3. Record result: PASS, FAIL, or describe issue
4. If issues found:
   - Diagnose root cause
   - Create targeted fix plan
5. If all pass: Phase complete

### UAT Output

```yaml
# 2-UAT.md
phase: 2
tested_by: user
tested_at: 2024-01-15T14:00:00Z

test_cases:
  - case: "Login with email"
    result: PASS

  - case: "Dashboard shows projects"
    result: FAIL
    issue: "Shows loading spinner forever"
    diagnosis: "API returns 500, missing auth header"

  - case: "Create new project"
    result: BLOCKED
    reason: "Cannot test, dashboard not loading"

fix_required: true
fix_plan:
  - task: "Add auth header to dashboard API call"
    files: [src/api/projects.ts]
    priority: P0
```

---

## Integration with Task Workflow

### Task Completion Hook
When task closes:
1. Worker marks task closed with reason
2. If all phase tasks closed, trigger phase verification
3. Verifier agent runs goal-backward check
4. If PASS: Phase marked complete
5. If GAPS: Create remediation tasks, phase stays in_progress

### Verification Task Type
Verification itself is a task:

```yaml
type: verification
phase_id: phase-2
status: open
assigned_to: verifier-agent
priority: P0  # Always high priority
```

---

## Checkpoint Types

During execution, agents may need human input.

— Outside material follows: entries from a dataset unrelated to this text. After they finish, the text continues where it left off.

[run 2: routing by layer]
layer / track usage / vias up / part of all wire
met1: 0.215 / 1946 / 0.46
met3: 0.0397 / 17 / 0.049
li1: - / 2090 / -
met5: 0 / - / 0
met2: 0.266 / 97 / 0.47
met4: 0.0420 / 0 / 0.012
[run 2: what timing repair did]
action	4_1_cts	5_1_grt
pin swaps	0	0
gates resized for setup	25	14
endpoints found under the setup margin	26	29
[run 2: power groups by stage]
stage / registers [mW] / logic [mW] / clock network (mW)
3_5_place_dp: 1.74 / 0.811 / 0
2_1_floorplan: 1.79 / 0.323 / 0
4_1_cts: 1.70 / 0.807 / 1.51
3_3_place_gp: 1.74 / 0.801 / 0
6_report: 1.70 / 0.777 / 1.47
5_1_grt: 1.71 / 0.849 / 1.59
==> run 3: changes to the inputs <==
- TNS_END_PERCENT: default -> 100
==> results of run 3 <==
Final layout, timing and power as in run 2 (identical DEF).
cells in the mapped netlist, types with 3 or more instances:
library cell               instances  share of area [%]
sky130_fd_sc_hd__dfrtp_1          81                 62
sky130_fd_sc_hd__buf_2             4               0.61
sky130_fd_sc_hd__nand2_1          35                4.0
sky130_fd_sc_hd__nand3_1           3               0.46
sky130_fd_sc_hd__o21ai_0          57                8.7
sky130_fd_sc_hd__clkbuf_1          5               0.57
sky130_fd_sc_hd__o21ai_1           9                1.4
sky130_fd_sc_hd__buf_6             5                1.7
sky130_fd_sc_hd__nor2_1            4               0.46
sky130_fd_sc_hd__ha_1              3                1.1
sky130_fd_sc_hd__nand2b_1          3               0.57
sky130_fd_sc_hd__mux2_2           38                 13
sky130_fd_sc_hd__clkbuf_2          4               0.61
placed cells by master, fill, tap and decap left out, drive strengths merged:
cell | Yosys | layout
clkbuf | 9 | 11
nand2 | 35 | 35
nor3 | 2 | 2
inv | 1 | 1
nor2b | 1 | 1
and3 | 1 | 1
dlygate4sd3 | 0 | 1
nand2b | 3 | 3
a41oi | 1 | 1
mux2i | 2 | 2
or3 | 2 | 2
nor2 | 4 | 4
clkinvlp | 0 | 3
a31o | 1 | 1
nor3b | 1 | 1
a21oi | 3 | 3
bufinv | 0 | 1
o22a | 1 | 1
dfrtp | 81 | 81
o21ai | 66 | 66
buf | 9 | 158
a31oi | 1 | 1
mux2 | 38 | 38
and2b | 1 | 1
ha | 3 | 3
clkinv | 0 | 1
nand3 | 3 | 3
### src/rtl/riscv_core_pkg.sv
// Shared types and constants for the RISC-V core front end.
// Holds the PC generator state encoding and sequential increments.
package riscv_core_pkg;

    typedef enum logic [1:0] {
        PC_GEN_BOOT  = 2'd0,
        PC_GEN_RUN   = 2'd1,
        PC_GEN_FLUSH = 2'd2
    } pc_gen_state_e;

    localparam int unsigned PC_INC_RVI = 4;
    localparam int unsigned PC_INC_RVC = 2;

endpackage

### src/rtl/riscv_core_pc_gen_nextpc.sv
// Next-PC selection: trap > jump > branch priority, alignment check,
// and the sequential increment for a completed fetch.
module riscv_core_pc_gen_nextpc
    import riscv_core_pkg::*;
#(
    parameter int XLEN = 64
) (
    input  logic [XLEN-1:0] pc,
    input  logic            fetch_done,
    input  logic            compressed,
    input  logic            trap,
    input  logic [XLEN-1:0] trap_vector,
    input  logic            jump,
    input  logic [XLEN-1:0] jump_target,
    input  logic            br_taken,
    input  logic [XLEN-1:0] br_target,
    output logic            redirect,
    output logic            misaligned,
    output logic [XLEN-1:0] target,
    output logic [XLEN-1:0] seq_pc
);

    logic [XLEN-1:0] inc;

    // Trap vectors are trusted; only jump/branch targets are checked.
    always_comb begin
        redirect   = 1'b0;
        misaligned = 1'b0;
        target     = pc;
        if (trap) begin
            redirect = 1'b1;
            target   = trap_vector;
        end else if (jump) begin
            target     = jump_target;
            redirect   = ~jump_target[0];
            misaligned = jump_target[0];
        end else if (br_taken) begin
            target     = br_target;
            redirect   = ~br_target[0];
            misaligned = br_target[0];
        end
    end

    assign inc    = compressed ? XLEN'(PC_INC_RVC) : XLEN'(PC_INC_RVI);
    assign seq_pc = fetch_done ? pc + inc : pc;

endmodule

### src/rtl/riscv_core_pc_gen.sv
// Program counter generator: boot/run/flush FSM and PC registers.
// Redirects land on the PC one cycle after they are sampled.
module riscv_core_pc_gen
    import riscv_core_pkg::*;
#(
    parameter int              XLEN         = 64,
    parameter logic [XLEN-1:0] RESET_VECTOR = 64'h0000_0000_8000_0000
) (
    input  logic            i_clk,
    input  logic            i_rst_n,
    input  logic            i_pc_gen_br_taken,
    input  logic [XLEN-1:0] i_pc_gen_br_target,
    input  logic            i_pc_gen_jump,
    input  logic [XLEN-1:0] i_pc_gen_jump_target,
    input  logic            i_pc_gen_trap,
    input  logic [XLEN-1:0] i_pc_gen_trap_vector,
    input  logic            i_pc_gen_compressed,
    input  logic            i_pc_gen_stall,
    input  logic            i_pc_gen_fetch_ready,
    output logic [XLEN-1:0] o_pc_gen_pc,
    output logic            o_pc_gen_valid,
    output logic            o_pc_gen_flush,
    output logic            o_pc_gen_misaligned,
    output logic [XLEN-1:0] o_pc_gen_bad_addr
);

    pc_gen_state_e   state, state_nxt;
    logic [XLEN-1:0] pc, pc_nxt;
    logic [XLEN-1:0] bad_addr, bad_addr_nxt;
    logic            flush, flush_nxt;
    logic            mis, mis_nxt;
    logic            valid;
    logic            fetch_done;
    logic            redirect, misaligned;
    logic [XLEN-1:0] target, seq_pc;

    assign fetch_done = valid & i_pc_gen_fetch_ready & ~i_pc_gen_stall;

    riscv_core_pc_gen_nextpc #(
        .XLEN(XLEN)
    ) u_nextpc (
        .pc          (pc),
        .fetch_done  (fetch_done),
        .compressed  (i_pc_gen_compressed),
        .trap        (i_pc_gen_trap),
        .trap_vector (i_pc_gen_trap_vector),
        .jump        (i_pc_gen_jump),
        .jump_target (i_pc_gen_jump_target),
        .br_taken    (i_pc_gen_br_taken),
        .br_target   (i_pc_gen_br_target),
        .redirect    (redirect),
        .misaligned  (misaligned),
        .target      (target),
        .seq_pc      (seq_pc)
    );

    always_ff @(posedge i_clk or negedge i_rst_n) begin
        if (!i_rst_n) begin
            state    <= PC_GEN_BOOT;
            pc       <= RESET_VECTOR;
            flush    <= 1'b0;
            mis      <= 1'b0;
            bad_addr <= '0;
        end else begin
            state    <= state_nxt;
            pc       <= pc_nxt;
            flush    <= flush_nxt;
            mis      <= mis_nxt;
            bad_addr <= bad_addr_nxt;
        end
    end

    // BOOT ignores every request; RUN and FLUSH share redirect handling.
    always_comb begin
        state_nxt    = state;
        pc_nxt       = pc;
        flush_nxt    = 1'b0;
        mis_nxt      = 1'b0;
        bad_addr_nxt = bad_addr;
        valid        = 1'b0;
        unique case (state)
            PC_GEN_BOOT: begin
                state_nxt = PC_GEN_RUN;
            end
            PC_GEN_RUN, PC_GEN_FLUSH: begin
                valid     = (state == PC_GEN_RUN);
                state_nxt = PC_GEN_RUN;
                if (redirect) begin
                    pc_nxt    = target;
                    flush_nxt = 1'b1;
                    state_nxt = PC_GEN_FLUSH;
                end else if (misaligned) begin
                    mis_nxt      = 1'b1;
                    bad_addr_nxt = target;
                end else begin
                    pc_nxt = seq_pc;
                end
            end
            default: begin
                state_nxt = PC_GEN_BOOT;
            end
        endcase
    end

    assign o_pc_gen_pc         = pc;
    assign o_pc_gen_valid      = valid;
    assign o_pc_gen_flush      = flush;
    assign o_pc_gen_misaligned = mis;
    assign o_pc_gen_bad_addr   = bad_addr;

endmodule

### config.mk
export PLATFORM = sky130hd
export DESIGN_NAME = riscv_core_pc_gen
export DESIGN_NICKNAME = d
export VERILOG_FILES = /design/src/rtl/riscv_core_pkg.sv /design/src/rtl/riscv_core_pc_gen_nextpc.sv /design/src/rtl/riscv_core_pc_gen.sv
export SDC_FILE = /design/constraint.sdc
export NUM_CORES = 1
export LEC_CHECK = 0
export BUFFER_PORTS_ARGS = -buffer_cell sky130_fd_sc_hd__clkbuf_2
export CORE_MARGIN = 2
export CORE_UTILIZATION = 45
export CTS_CLUSTER_SIZE = 14
export DETAILED_ROUTE_END_ITERATION = 16
export GPL_ROUTABILITY_DRIVEN = 1
export PLACE_DENSITY = 0.84
export SETUP_SLACK_MARGIN = 0.02
export SLEW_MARGIN = 20
export SYNTH_ARGS = -nofsm -noshare
export SYNTH_HDL_FRONTEND = slang
export SYNTH_SLANG_ARGS = --single-unit
export TNS_END_PERCENT = 1
### constraint.sdc
create_clock -name i_clk -period 6 [get_ports i_clk]
set_input_delay 0.3 -clock i_clk [delete_from_list [all_inputs] [get_ports i_clk]]
set_output_delay 0.3 -clock i_clk [all_outputs]
set_load 0.05 [all_outputs]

Use precise checkpoint types:

### checkpoint:human-verify (90% of checkpoints)
Agent completed work, user confirms it works.

```yaml
checkpoint: human-verify
prompt: "Can you log in with email and password?"
expected: "User confirms successful login"
```

### checkpoint:decision (9% of checkpoints)
User must make implementation choice.

```yaml
checkpoint: decision
prompt: "OAuth2 or SAML for SSO?"
options:
  - OAuth2: "Simpler, most common"
  - SAML: "Enterprise requirement"
```

### checkpoint:human-action (1% of checkpoints)
Truly unavoidable manual step.

```yaml
checkpoint: human-action
prompt: "Click the email verification link"
reason: "Cannot automate email client interaction"
```

---

## Human Verification Needs

Some verifications require human eyes:

| Category | Examples | Why Human |
|----------|----------|-----------|
| Visual | Layout, spacing, colors | Subjective/design judgment |
| Real-time | WebSocket, live updates | Requires interaction |
| External | OAuth flow, payment | Third-party systems |
| Accessibility | Screen reader, keyboard nav | Requires tooling/expertise |

**Mark these explicitly** in verification output. Don't claim PASS when human verification is pending.